## Task directions
Lines containing the word "default" in the data below: say how many, with no other text.

## Listed records
Source: an optimization exercise on an open RTL-to-GDS flow (aim: small area, a short achievable clock period and few clock cycles). Production flows keep margins and buffers that such runs may drop.
The RTL was checked by simulation tests, not by an equivalence proof against the original design.
No activity file was given, so power comes from the tool's default toggle rates.

**flow/run.sh**
```bash
#!/bin/bash
# The standard layout with two changes:
#  - plain buffers on the ports in place of the delay-cell buffers buffer_ports
#    picks by default;
#  - clock tree synthesis without dummy loads (cells that only load clock nets to
#    even out their delays); its other arguments are the standard ones.
# Each tool's output goes to the ORFS logs under orfs/logs/; make's own output goes
# to make_finish.log here.
set -euo pipefail
export BUFFER_PORTS_ARGS="-buffer_cell sky130_fd_sc_hd__buf_1"
export CTS_ARGS="-sink_clustering_enable -repair_clock_nets -buf_list {sky130_fd_sc_hd__clkbuf_4 sky130_fd_sc_hd__clkbuf_8} -dont_use_dummy_load"
bash standard.sh finish > make_finish.log 2>&1
```
**config.mk**
```make
export PLATFORM = sky130hd
export DESIGN_NAME = char_draw_top
export DESIGN_NICKNAME = char_draw_top
export VERILOG_FILES = /design/flow/design.v
export SDC_FILE = /design/flow/constraint.sdc
export NUM_CORES = 4
export LEC_CHECK = 0
export ABC_AREA = 1
export CAP_MARGIN = 20
export CORE_MARGIN = 2
export CORE_UTILIZATION = 60
export CTS_BUF_LIST = sky130_fd_sc_hd__clkbuf_4 sky130_fd_sc_hd__clkbuf_8
export SETUP_SLACK_MARGIN = 3.0
export SLEW_MARGIN = 20
export SYNTH_MEMORY_MAX_BITS = 16384
export TNS_END_PERCENT = 5
```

## Problem solution
2